WHAT DOES THE LATEST EVIDENCE SAY ABOUT ANNUAL PHYSICALS?
HINT:  THE SAME THING YESTERDAY’S EVIDENCE SAID

regular phusical examination checkup

Antonio Corigliano – Chiari/Italia – Pixabay

A physical exam [Checkup] is a pretty meaningless thing to have done.   Dr. Doug Campos-Outcalt, chairman of Family, Community, and Preventive Medicine at the University of Arizona College of Medicine, speaking about this study in relationship to similar studies.
When it comes to maintaining good health, what have you heard your entire life?  No, let me rephrase that question.  What have you had drilled into your head as being a matter of life or death since you were old enough to remember?  Get your yearly physical!  Wives nag husbands to make a doctors appointment.  Women are told to visit their female doctor yearly.  Truck drivers have to get a yearly physical just to be able to keep a commercial driver’s license.  Most parents would never dream of not doing their prescribed “well-baby-visits”.   And to top it all off, recent evidence shows that nearly 19 out of 20 practicing physicians (94%) say that these various forms of “Checkups” are, “Highly Necessary” to maintaining good health.  But as I have proved to you over and over in my blog, the medical community continues their loss of credibility while allowing the gap between their Scientific Research Community and their Treating Physicians to grow.  What does the most current medical research say about this issue?  The same thing it’s been saying for years!  The truth of the matter is that this study is really nothing new.  It’s just another proof that EVIDENCE BASED MEDICINE is largely a myth.
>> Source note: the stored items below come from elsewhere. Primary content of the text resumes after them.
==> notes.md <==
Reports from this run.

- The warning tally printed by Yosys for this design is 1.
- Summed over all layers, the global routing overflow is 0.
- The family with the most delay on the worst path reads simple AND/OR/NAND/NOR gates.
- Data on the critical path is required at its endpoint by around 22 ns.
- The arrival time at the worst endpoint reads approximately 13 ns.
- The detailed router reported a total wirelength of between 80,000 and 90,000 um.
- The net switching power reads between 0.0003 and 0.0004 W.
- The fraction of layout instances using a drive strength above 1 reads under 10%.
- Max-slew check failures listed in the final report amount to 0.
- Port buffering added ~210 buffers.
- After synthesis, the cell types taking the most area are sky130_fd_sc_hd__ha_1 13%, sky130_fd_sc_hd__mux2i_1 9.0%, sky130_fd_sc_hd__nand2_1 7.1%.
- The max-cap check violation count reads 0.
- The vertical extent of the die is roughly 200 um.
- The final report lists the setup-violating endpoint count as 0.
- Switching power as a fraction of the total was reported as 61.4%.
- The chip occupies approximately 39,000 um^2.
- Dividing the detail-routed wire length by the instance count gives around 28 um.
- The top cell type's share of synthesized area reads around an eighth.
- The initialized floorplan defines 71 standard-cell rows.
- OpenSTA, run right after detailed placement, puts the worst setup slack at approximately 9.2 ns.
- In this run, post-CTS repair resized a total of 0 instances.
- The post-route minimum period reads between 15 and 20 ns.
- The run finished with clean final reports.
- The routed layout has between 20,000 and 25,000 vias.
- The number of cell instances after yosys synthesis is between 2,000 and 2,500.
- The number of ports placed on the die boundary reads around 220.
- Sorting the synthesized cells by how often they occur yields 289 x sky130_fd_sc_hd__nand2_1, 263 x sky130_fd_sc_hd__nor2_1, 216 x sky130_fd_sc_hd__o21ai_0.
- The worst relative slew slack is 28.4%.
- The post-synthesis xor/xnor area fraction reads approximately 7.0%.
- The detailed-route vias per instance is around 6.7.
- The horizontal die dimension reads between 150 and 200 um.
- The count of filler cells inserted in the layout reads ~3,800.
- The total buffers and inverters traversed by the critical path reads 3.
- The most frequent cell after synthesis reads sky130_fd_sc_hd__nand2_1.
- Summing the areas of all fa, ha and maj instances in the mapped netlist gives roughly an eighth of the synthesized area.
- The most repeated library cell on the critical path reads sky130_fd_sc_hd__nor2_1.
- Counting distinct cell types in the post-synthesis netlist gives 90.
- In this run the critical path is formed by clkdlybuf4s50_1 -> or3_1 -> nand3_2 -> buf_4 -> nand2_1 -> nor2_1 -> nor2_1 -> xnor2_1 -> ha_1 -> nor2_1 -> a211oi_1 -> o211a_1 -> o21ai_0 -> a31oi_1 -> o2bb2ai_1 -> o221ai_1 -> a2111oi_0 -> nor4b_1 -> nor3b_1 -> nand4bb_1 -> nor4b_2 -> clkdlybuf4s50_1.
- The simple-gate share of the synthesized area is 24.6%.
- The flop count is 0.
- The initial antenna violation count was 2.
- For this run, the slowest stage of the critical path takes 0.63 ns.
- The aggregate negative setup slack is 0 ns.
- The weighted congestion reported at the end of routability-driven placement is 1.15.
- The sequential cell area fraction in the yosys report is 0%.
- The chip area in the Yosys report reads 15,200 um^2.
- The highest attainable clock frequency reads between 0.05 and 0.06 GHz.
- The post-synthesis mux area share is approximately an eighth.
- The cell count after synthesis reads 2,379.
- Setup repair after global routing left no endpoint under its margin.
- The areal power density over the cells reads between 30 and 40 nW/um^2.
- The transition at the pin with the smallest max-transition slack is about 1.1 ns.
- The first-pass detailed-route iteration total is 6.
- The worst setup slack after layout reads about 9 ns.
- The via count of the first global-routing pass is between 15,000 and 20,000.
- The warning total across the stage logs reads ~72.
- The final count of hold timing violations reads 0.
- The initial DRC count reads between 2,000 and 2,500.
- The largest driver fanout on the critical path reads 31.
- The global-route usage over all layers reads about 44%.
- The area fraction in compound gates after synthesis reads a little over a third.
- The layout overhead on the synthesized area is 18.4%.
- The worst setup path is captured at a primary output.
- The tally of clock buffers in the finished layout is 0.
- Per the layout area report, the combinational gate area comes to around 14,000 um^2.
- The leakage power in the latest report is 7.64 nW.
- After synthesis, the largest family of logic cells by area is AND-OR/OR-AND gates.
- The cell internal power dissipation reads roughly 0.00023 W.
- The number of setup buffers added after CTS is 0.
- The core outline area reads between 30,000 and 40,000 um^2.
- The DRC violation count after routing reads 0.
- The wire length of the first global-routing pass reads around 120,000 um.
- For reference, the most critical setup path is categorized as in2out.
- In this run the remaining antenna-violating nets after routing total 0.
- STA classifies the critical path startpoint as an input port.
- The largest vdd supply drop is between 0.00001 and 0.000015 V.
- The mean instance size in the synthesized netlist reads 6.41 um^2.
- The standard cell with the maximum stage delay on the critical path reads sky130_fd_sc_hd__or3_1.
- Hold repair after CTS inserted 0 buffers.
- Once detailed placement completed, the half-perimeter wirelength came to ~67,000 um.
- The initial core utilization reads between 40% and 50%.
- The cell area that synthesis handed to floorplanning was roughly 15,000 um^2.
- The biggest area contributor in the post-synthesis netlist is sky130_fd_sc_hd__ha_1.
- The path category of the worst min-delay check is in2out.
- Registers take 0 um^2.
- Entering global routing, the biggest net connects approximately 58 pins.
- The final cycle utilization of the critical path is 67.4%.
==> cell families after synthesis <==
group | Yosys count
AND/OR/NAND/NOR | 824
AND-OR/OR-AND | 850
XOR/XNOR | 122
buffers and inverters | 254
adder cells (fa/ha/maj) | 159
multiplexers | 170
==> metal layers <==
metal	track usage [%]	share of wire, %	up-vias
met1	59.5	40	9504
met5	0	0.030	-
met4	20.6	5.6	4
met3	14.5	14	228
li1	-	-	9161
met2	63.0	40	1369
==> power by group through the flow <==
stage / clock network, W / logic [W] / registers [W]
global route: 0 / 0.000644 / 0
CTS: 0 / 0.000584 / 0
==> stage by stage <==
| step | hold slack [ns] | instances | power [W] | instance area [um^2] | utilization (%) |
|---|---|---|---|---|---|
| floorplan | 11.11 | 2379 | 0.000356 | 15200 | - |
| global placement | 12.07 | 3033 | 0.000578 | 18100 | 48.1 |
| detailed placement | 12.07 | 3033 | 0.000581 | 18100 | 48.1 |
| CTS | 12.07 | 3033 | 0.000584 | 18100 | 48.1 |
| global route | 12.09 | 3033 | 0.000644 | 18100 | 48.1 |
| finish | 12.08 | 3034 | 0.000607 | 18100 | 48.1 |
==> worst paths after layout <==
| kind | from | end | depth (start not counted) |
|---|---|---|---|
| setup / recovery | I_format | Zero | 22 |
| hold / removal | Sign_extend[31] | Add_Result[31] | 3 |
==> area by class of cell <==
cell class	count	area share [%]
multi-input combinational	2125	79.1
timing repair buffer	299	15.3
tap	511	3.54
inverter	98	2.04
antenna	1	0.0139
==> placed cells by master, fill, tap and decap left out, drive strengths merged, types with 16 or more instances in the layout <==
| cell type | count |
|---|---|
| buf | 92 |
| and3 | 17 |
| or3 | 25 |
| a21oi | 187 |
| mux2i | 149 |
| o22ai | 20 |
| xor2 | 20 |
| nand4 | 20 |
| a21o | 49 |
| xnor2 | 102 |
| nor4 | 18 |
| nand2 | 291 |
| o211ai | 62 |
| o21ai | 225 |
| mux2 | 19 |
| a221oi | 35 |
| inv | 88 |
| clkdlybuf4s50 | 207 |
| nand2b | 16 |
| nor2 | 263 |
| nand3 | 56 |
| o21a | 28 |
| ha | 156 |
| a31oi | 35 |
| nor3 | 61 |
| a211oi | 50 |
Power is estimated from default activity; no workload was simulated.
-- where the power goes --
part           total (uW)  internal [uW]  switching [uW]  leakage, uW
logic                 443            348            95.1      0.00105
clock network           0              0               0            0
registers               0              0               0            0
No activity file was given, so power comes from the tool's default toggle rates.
File: design/flow/config.mk
export PLATFORM = sky130hd
export DESIGN_NAME = Idecode32
export DESIGN_NICKNAME = Idecode32
export VERILOG_FILES = /design/flow/design.v
export SDC_FILE = /design/flow/constraint.sdc
export NUM_CORES = 4
export LEC_CHECK = 1
export CORE_UTILIZATION = 30
--- run.sh ---
#!/bin/bash
# OpenROAD 26Q1-2900-gdf79404cd8, Yosys 0.63+post, stock flow scripts
make -C /OpenROAD-flow-scripts/flow DESIGN_CONFIG=/design/flow/config.mk WORK_HOME=/design/flow/orfs finish
--- config.mk ---
export PLATFORM = sky130hd
export DESIGN_NAME = traffic_light_control
export DESIGN_NICKNAME = traffic_light_control
export VERILOG_FILES = /design/flow/design.v
export SDC_FILE = /design/flow/constraint.sdc
export NUM_CORES = 4
export LEC_CHECK = 1
export CORE_UTILIZATION = 50
--- constraint.sdc ---
current_design traffic_light_control

set clk_period 9.7
set clk_io_pct 0.2

create_clock -name clk0 -period $clk_period [get_ports {clk}]

set non_clock_inputs [all_inputs -no_clocks]
set_input_delay [expr $clk_period * $clk_io_pct] -clock clk0 $non_clock_inputs
set_output_delay [expr $clk_period * $clk_io_pct] -clock clk0 [all_outputs]
--- design.v ---
module fsm_auto_mode(
    input clk,
    input reset,
    output reg Xa,
    output reg Va,
    output reg Da,
    output reg Xb,
    output reg Vb,
    output reg Db,
    output reg [6:0] segA1,
    output reg [6:0] segA0,
    output reg [6:0] segB1,
    output reg [6:0] segB0
);
    reg [7:0] counterA;     
    reg [7:0] counterB;     
    reg [1:0] state;       
    localparam A_GREEN = 2'b00;
    localparam A_YELLOW = 2'b01;
    localparam B_GREEN = 2'b10;
    localparam B_YELLOW = 2'b11;
    localparam TIME_GREEN = 8'd15;
    localparam TIME_YELLOW = 8'd3;
    reg [6:0] seg [0:9];   
    initial begin
        seg[0] = 7'b0000001;   
        seg[1] = 7'b1001111;   
        seg[2] = 7'b0010010;   
        seg[3] = 7'b0000110;   
        seg[4] = 7'b1001100;   
        seg[5] = 7'b0100100;   
        seg[6] = 7'b0100000;   
        seg[7] = 7'b0001111;   
        seg[8] = 7'b0000000;   
        seg[9] = 7'b0000100;   
    end
    initial begin
        Xa = 1'b0;
        Va = 1'b0;
        Da = 1'b0;
        Xb = 1'b0;
        Vb = 1'b0;
        Db = 1'b0;
        counterA = 8'd0;
        counterB = 8'd0;
        state = A_GREEN;
    end
    always @(posedge clk or posedge reset) begin
        if (reset) begin
            Xa <= 1'b0;
            Va <= 1'b0;
            Da <= 1'b0;
            Xb <= 1'b0;
            Vb <= 1'b0;
            Db <= 1'b0;
            counterA <= 8'd0;
            counterB <= 8'd0;
            state <= A_GREEN;
        end else begin
            if (state == A_GREEN || state == A_YELLOW)
                counterA <= counterA + 1;
            else
                counterA <= 8'd0;
            if (state == B_GREEN || state == B_YELLOW)
                counterB <= counterB + 1;
            else
                counterB <= 8'd0;
            case (state)
                A_GREEN: begin
                    if (counterA < TIME_GREEN) begin
                        Xa <= 1'b1;
                        Va <= 1'b0;
                        Da <= 1'b0;
                        Xb <= 1'b0;
                        Vb <= 1'b0;
                        Db <= 1'b1;
                        segA1 <= seg[counterA / 10];  
                        segA0 <= seg[counterA % 10];  
                    end else begin
                        state <= A_YELLOW;
                        counterA <= 8'd0;
                    end
                end
                A_YELLOW: begin
                    if (counterA < TIME_YELLOW) begin
                        Xa <= 1'b0;
                        Va <= 1'b1;
                        Da <= 1'b0;
                        Xb <= 1'b0;
                        Vb <= 1'b0;
                        Db <= 1'b1;
                        segA1 <= seg[counterA / 10];  
                        segA0 <= seg[counterA % 10];  
                    end else begin
                        state <= B_GREEN;
                        counterA <= 8'd0;
                    end
                end
                B_GREEN: begin
                    if (counterB < TIME_GREEN) begin
                        Xa <= 1'b0;
                        Va <= 1'b0;
                        Da <= 1'b1;
                        Xb <= 1'b1;
                        Vb <= 1'b0;
                        Db <= 1'b0;
                        segB1 <= seg[counterB / 10];  
                        segB0 <= seg[counterB % 10];  
                    end else begin
                        state <= B_YELLOW;
                        counterB <= 8'd0;
                    end
                end
                B_YELLOW: begin
                    if (counterB < TIME_YELLOW) begin
                        Xa <= 1'b0;
                        Va <= 1'b0;
                        Da <= 1'b1;
                        Xb <= 1'b0;
                        Vb <= 1'b1;
                        Db <= 1'b0;
                        segB1 <= seg[counterB / 10];  
                        segB0 <= seg[counterB % 10];  
                    end else begin
                        state <= A_GREEN;
                        counterB <= 8'd0;
                    end
                end
            endcase
        end
    end
endmodule
module manual_mode (
    input sw1,               
    input sw2,               
    output reg Xa,           
    output reg Va,           
    output reg Da,           
    output reg Xb,           
    output reg Vb,           
    output reg Db            
);
always @(*) begin
    if (sw1) begin
        Xa = 1'b0;
        Va = 1'b0;
        Da = 1'b1;
        Xb = 1'b1;
        Vb = 1'b0;
        Db = 1'b0;
    end else if (sw2) begin
        Xa = 1'b1;
        Va = 1'b0;
        Da = 1'b0;
        Xb = 1'b0;
        Vb = 1'b0;
        Db = 1'b1;
    end else begin
        Xa = 1'b0;
        Va = 1'b0;
        Da = 1'b0;
        Xb = 1'b0;
        Vb = 1'b0;
        Db = 1'b0;
    end
end
endmodule
`timescale 1ns / 1ps
module night_mode(
    input clk,           
    input reset,         
    output reg Xa,       
    output reg Va,       
    output reg Da,       
    output reg Xb,       
    output reg Vb,       
    output reg Db        
);
    reg [1:0] counter;   
    reg blink_signal;     
    always @(posedge clk or posedge reset) begin
        if (reset) begin
            counter <= 2'd0;
            blink_signal <= 1'b0;
            Xa <= 1'b0;
            Va <= 1'b0;   
            Da <= 1'b0;
            Xb <= 1'b0;
            Vb <= 1'b0;   
            Db <= 1'b0;
        end else begin
            if (counter == 2'd2) begin
                counter <= 2'd0;   
                blink_signal <= ~blink_signal;   
            end else begin
                counter <= counter + 1;   
            end
            if (blink_signal) begin
                Va <= 1'b1;
                Vb <= 1'b1;
            end else begin
                Va <= 1'b0;
                Vb <= 1'b0;
            end
            Xa <= 1'b0;   
            Xb <= 1'b0;   
            Da <= 1'b0;   
            Db <= 1'b0;   
        end
    end
endmodule
module traffic_light_control (
    input clk,
    input reset,
    input btn1,
    input btn2,
    input btn3,
    input sw1,
    input sw2,
    output reg Xa,
    output reg Va,
    output reg Da,
    output reg Xb,
    output reg Vb,
    output reg Db,
    output reg [6:0] segA1,
    output reg [6:0] segA0,
    output reg [6:0] segB1,
    output reg [6:0] segB0
);
reg auto_mode;
reg night_mode;
reg manual_mode;
wire Xa_auto, Va_auto, Da_auto, Xb_auto, Vb_auto, Db_auto;
wire Xa_night, Va_night, Da_night, Xb_night, Vb_night, Db_night;
wire Xa_manual, Va_manual, Da_manual, Xb_manual, Vb_manual, Db_manual;
wire [6:0] segA1_auto, segA0_auto, segB1_auto, segB0_auto;
fsm_auto_mode fsm_auto_inst (
    .clk(clk),
    .reset(reset),
    .Xa(Xa_auto),
    .Va(Va_auto),
    .Da(Da_auto),
    .Xb(Xb_auto),
    .Vb(Vb_auto),
    .Db(Db_auto),
    .segA1(segA1_auto),
    .segA0(segA0_auto),
    .segB1(segB1_auto),
    .segB0(segB0_auto)
);
night_mode night_mode_inst (
    .clk(clk),
    .reset(reset),
    .Xa(Xa_night),
    .Va(Va_night),
    .Da(Da_night),
    .Xb(Xb_night),
    .Vb(Vb_night),
    .Db(Db_night)
);
manual_mode manual_mode_inst (
    .sw1(sw1),
    .sw2(sw2),
    .Xa(Xa_manual),
    .Va(Va_manual),
    .Da(Da_manual),
    .Xb(Xb_manual),
    .Vb(Vb_manual),
    .Db(Db_manual)
);
always @(posedge clk or posedge reset) begin
    if (reset) begin
        auto_mode <= 1'b0;
        night_mode <= 1'b0;
        manual_mode <= 1'b0;
    end else begin
        if (btn1) begin
            auto_mode <= 1'b1;
            night_mode <= 1'b0;
            manual_mode <= 1'b0;
        end else if (btn2) begin
            night_mode <= 1'b1;
            auto_mode <= 1'b0;
            manual_mode <= 1'b0;
        end else if (btn3) begin
            manual_mode <= 1'b1;
            auto_mode <= 1'b0;
            night_mode <= 1'b0;
        end
    end
end
always @(*) begin
    if (manual_mode) begin
        Xa = Xa_manual;
        Va = Va_manual;
        Da = Da_manual;
        Xb = Xb_manual;
        Vb = Vb_manual;
        Db = Db_manual;
        segA1 = 7'b0000000;
        segA0 = 7'b0000000;
        segB1 = 7'b0000000;
        segB0 = 7'b0000000;
    end else if (night_mode) begin
        Xa = Xa_night;
        Va = Va_night;
        Da = Da_night;
        Xb = Xb_night;
        Vb = Vb_night;
        Db = Db_night;
        segA1 = 7'b0000000;
        segA0 = 7'b0000000;
        segB1 = 7'b0000000;
        segB0 = 7'b0000000;
    end else if (auto_mode) begin
        Xa = Xa_auto;
        Va = Va_auto;
        Da = Da_auto;
        Xb = Xb_auto;
        Vb = Vb_auto;
        Db = Db_auto;
        segA1 = segA1_auto;
        segA0 = segA0_auto;
        segB1 = segB1_auto;
        segB0 = segB0_auto;
    end else begin
        Xa = 1'b0;
        Va = 1'b0;
        Da = 1'b0;
        Xb = 1'b0;
        Vb = 1'b0;
        Db = 1'b0;
        segA1 = 7'b1111111;
        segA0 = 7'b1111111;
        segB1 = 7'b1111111;
        segB0 = 7'b1111111;
    end
end
endmodule
==> results.txt <==
The implementation run finished. The flow ran to the end, and the final reports show no timing, DRC or antenna violations. Counting every sink on the clock net gives 59. Overall power consumption landed at approximately 0.00086 W. The die covers about 8000 um2. The tree is rooted in a sky130_fd_sc_hd__clkbuf_8. Synthesis inferred 59 register bits.

Setup TNS landed at 0 ns. Total of warnings raised by yosys landed at 4. The synthesized netlist handed to floorplanning was reported with a cell count of roughly 380.

Post-synthesis async set-or-reset flop share landed at 52.5%. Number of violations of the max-capacitance limit landed at 0. In the setup report, the worst path falls into the class reg2reg. Post-synthesis cell area landed at 3760 um2. During I/O placement, the number of pins put on the boundary was 41.

The initial antenna violation count is 0. Via count of the first global-routing pass landed at roughly 2,500. A synthesized cell averages 9.84 um2. Arrival time of the worst setup path landed at 5.41 ns. The analysis reports a worst IR drop on VDD of between 0.15 and 0.2 mV. The final report gives the standard cell area, fillers excluded, as 4430 um2.

The top cell types in the final layout, fill and taps aside, are 43 x sky130_fd_sc_hd__a21oi_1, 41 x sky130_fd_sc_hd__inv_1, 40 x sky130_fd_sc_hd__clkdlybuf4s50_1. Routed wire length landed at 6.99 mm. Overall routing resource usage landed at 20.2%. Vertical die dimension landed at 88.7 um. Hold violation total from the final report landed at 0. Number of warnings the tools reported landed at 36. The script computed a power per unit cell area of between 150 and 200 nW/um2. Count of instantiated cells in the yosys netlist landed at about 380.

For this run, design rule violations remaining after detail routing come to 0. Clock latency reported for the late side of the worst-skew pair landed at 0.34 ns. Share of cells above drive strength 1 landed at 13.7%. After synthesis, the chip area reported by Yosys is 3760 um2. Total of fill cells in the finished design landed at around 600. Post-synth tally of flip-flops with integrated enable landed at 28.

Post-route clock skew landed at 0.0106 ns. Tally of nets with antenna violations remaining after routing landed at 0. Biggest fanout along the worst timing path landed at 17.

Clock transition at the register clock pins on the worst setup and hold paths after CTS landed at approximately 0.070 ns. The synthesized design spends more area on one cell type than any other, namely sky130_fd_sc_hd__edfxtp_1. Number of rows created at floorplan landed at 31. Number of buffers created by CTS landed at 9. In the Yosys stats the netlist draws on 75 distinct library cells. The placed instances occupy a cell area of 4200 um2.

OpenROAD reports that the post-layout worst path occupies 55.0% of the period. Number of buffer cells added on primary ports landed at 40. The worst hold path belongs to the class reg2reg. Number of instances resized during post-cts repair landed at 0. STA classifies the critical path endpoint as a flip-flop. Per the OpenROAD power report, leakage power amounts to between 1.5 and 2 nW. Total setup buffers inserted after CTS landed at 0. Post-route minimum period landed at 5.33 ns. The highest clock rate this design can be run at is approximately 190 MHz. Iteration tally of the first detailed-router pass landed at 4.

The worst-case max-slew headroom was logged as between 30 and 40%. Between the synthesized netlist and the finished layout, the area growth was recorded as 18.0%. The core region is approximately 7300 um2. Per the detail_route report, routed wire per instance is 13.2 um. Maximum number of pins on one net before global-route repair landed at 31. For this run, the leading register cell type out of synthesis is sky130_fd_sc_hd__dfrtp_1.

TritonCTS built the clock tree. Horizontal die size landed at 88.7 um. First-pass GRT wire length landed at 11.9 mm.

The report puts the hold buffer count at CTS at 0. Slew at the pin closest to its max-slew limit landed at 0.936 ns. Number of H-tree levels landed at 3.

The initial utilization of the core area, before any placement, comes to roughly half. After its last routability iteration, the placer logged a weighted congestion of between 0.8 and 0.9. Critical path required time landed at 9.78 ns. For this block, the initial DRC count from the detailed router was ~77. Overall via count from detail_route landed at approximately 2,800. By area the synthesized netlist is led by sky130_fd_sc_hd__edfxtp_1 22%, sky130_fd_sc_hd__dfrtp_1 21%, sky130_fd_sc_hd__a21oi_1 5.7%.

Setup-violating endpoint count in the final report landed at 0. Pins over their slew limit in the final report were tallied at 0. Top cell type's share of synthesized area landed at 22.4%. Setup repair after global routing left no endpoint under its margin. Total overflow reported by the global router landed at 0. Sequential cells were found to cover 43.0% of the synthesized design area. The longest clock path from root to sink contains 2 buffers.

Half-perimeter wire length of the detailed placement result landed at about 5 mm. For this run, the script counts the antenna cells in the layout as 0. Among logic cells in the layout, the one with the most instances is sky130_fd_sc_hd__a21oi_1. Measured on the finished design, the core utilization comes to 61.1%. Detailed-route vias per instance landed at 5.26. STA classifies the critical path startpoint as a flip-flop.
## power breakdown
| group | internal [W] | switching [W] | total [W] |
|---|---|---|---|
| sequential | 0.000299 | 0.0000210 | 0.000320 |
| combinational | 0.000136 | 0.000155 | 0.000291 |
| clock | 0.000141 | 0.000105 | 0.000247 |
| total | 0.000576 | 0.000282 | 0.000857 |
## logic make-up after synthesis
group           count (synthesis)  synth area share (%)
compound gates                102                  19.5
flops                          59                  43.0
fa+ha+maj                      16                  5.33
mux                            13                  4.03
buf+inv                        60                  7.89
other cells                     1                0.0998
xor+xnor                        9                  2.30
simple gates                  122                  17.8
## area by class of cell
type                            instances  area [um2]  area share (%)
Clock inverter                          4        33.8           0.762
Timing Repair Buffer                   43         423            9.54
Sequential cell                        59        1620            36.5
Inverter                               42         158            3.56
Multi-Input combinational cell        270        1880            42.4
Tap cell                               99         124            2.79
Clock buffer                           12         199            4.49
## per-layer routing
metal  vias up  routed length, um  part of all wire [%]  GRT usage [%]
met3         2                312                   4.5           4.07
met5         -                  0                     0              0
met1      1293               3490                    50           33.9
li1       1431                  -                     -              -
met4         0                 35                  0.50           2.05
met2        57               3160                    45           29.7
## per-stage QoR
stage	hold WS, ns	instances	setup WS, ns
2_1_floorplan	0.373	389	5.11
3_3_place_gp	0.385	513	4.56
3_5_place_dp	0.388	513	4.41
4_1_cts	0.405	529	4.36
5_1_grt	0.427	529	3.98
6_report	0.400	529	4.37
## critical path, stage by stage (launching register included)
cell,delay [ns]
sky130_fd_sc_hd__dfrtp_1,0.40
sky130_fd_sc_hd__inv_1,0.11
sky130_fd_sc_hd__ha_1,0.30
sky130_fd_sc_hd__a21boi_1,0.30
sky130_fd_sc_hd__o221ai_2,0.37
sky130_fd_sc_hd__and2_2,0.33
sky130_fd_sc_hd__ha_1,0.34
sky130_fd_sc_hd__or3b_1,0.43
sky130_fd_sc_hd__a31oi_4,0.40
sky130_fd_sc_hd__xor2_1,0.12
sky130_fd_sc_hd__a21o_2,0.23
sky130_fd_sc_hd__a211oi_2,0.42
sky130_fd_sc_hd__nand2_1,0.27
sky130_fd_sc_hd__xor2_1,0.33
sky130_fd_sc_hd__inv_1,0.11
sky130_fd_sc_hd__ha_1,0.20
sky130_fd_sc_hd__nor2b_1,0.14
sky130_fd_sc_hd__mux2i_1,0.16
sky130_fd_sc_hd__a31oi_1,0.12
## registers in the layout, summed over array words and instances (netlist names)
register and count:
auto_mode 1, fsm_auto_inst.Da 1, fsm_auto_inst.Db 1, fsm_auto_inst.Va 1, fsm_auto_inst.Vb 1, fsm_auto_inst.Xa 1, fsm_auto_inst.Xb 1, fsm_auto_inst.counterA 8
fsm_auto_inst.counterB 8, fsm_auto_inst.segA0 7, fsm_auto_inst.segA1 7, fsm_auto_inst.segB0 7, fsm_auto_inst.segB1 7, fsm_auto_inst.state 2, manual_mode 1, night_mode 1
night_mode_inst.Vb 1, night_mode_inst.blink_signal 1, night_mode_inst.counter 2
## final timing paths
| kind | from | end | slack, ns | cells after the start |
|---|---|---|---|---|
| worst max register to register | fsm_auto_inst.state[0] | fsm_auto_inst.segA0[6] | 4.37 | 18 |
| worst min register to register | night_mode_inst.blink_signal | night_mode_inst.Vb | 0.40 | 0 |
| worst max-delay path | fsm_auto_inst.state[0] | fsm_auto_inst.segA0[6] | 4.37 | 18 |
| worst min-delay path | night_mode_inst.blink_signal | night_mode_inst.Vb | 0.40 | 0 |
| min in group asynchronous | reset | fsm_auto_inst.counterA[6] | 1.94 | 2 |
| max in group asynchronous | reset | fsm_auto_inst.counterA[1] | 7.18 | 3 |
## cell usage after synthesis, drive strengths merged (3+ instances only)
cell type  instances
a32o               3
a31oi              4
nand2b             7
o21ai             12
a211oi             5
ha                16
edfxtp            28
buf               10
mux2i              6
clkbuf             8
nand3b             4
inv               42
xnor2              5
xor2               4
a22o               3
nor3              10
mux2               7
a21o               4
nand2             32
nor2              24
nor2b              7
nand4              5
and2               6
nor3b              4
a21oi             46
dfrtp             31
nand3              7
a21boi             4
and3               5
Power and IR drop assume default switching activity.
My brother and his wife (both M.D.’s) were visiting us about three years ago.  We were sitting on the front porch when I asked them both about a piece I had recently seen on the local news.  The story was about the fact that yearly physicals were no longer recommended by numerous medical organizations and groups.   The story did not go into a great deal of detail as to why this was true, so I asked the medical experts themselves.  Their answer — straight from the proverbial horses mouth….  They said that there is overwhelming evidence that regular physicals lead to way too many False Positives and False Negatives.  False Negatives tell your doctor that you’re fine when you’re not.  False Positives tell your doctor that something is wrong with you when, in fact, you are fine.  It’s the False Positives that are driving this latest wave of research.

There is good reason that False Positives are the force behind the medical community’s message that many of our current ‘do-or-die’ medical tests are not good tests to have done on a yearly basis.  What are some of these tests?  PSA tests are not a good yearly test for detecting Prostate Cancer.  Neither are yearly mammograms a good thing.  Or yearly colonoscopies.   In fact, in recent years, the U.S. Preventive Services Task Force has recommended against broad-based testing of any sort in the general population on a yearly (regular) basis. 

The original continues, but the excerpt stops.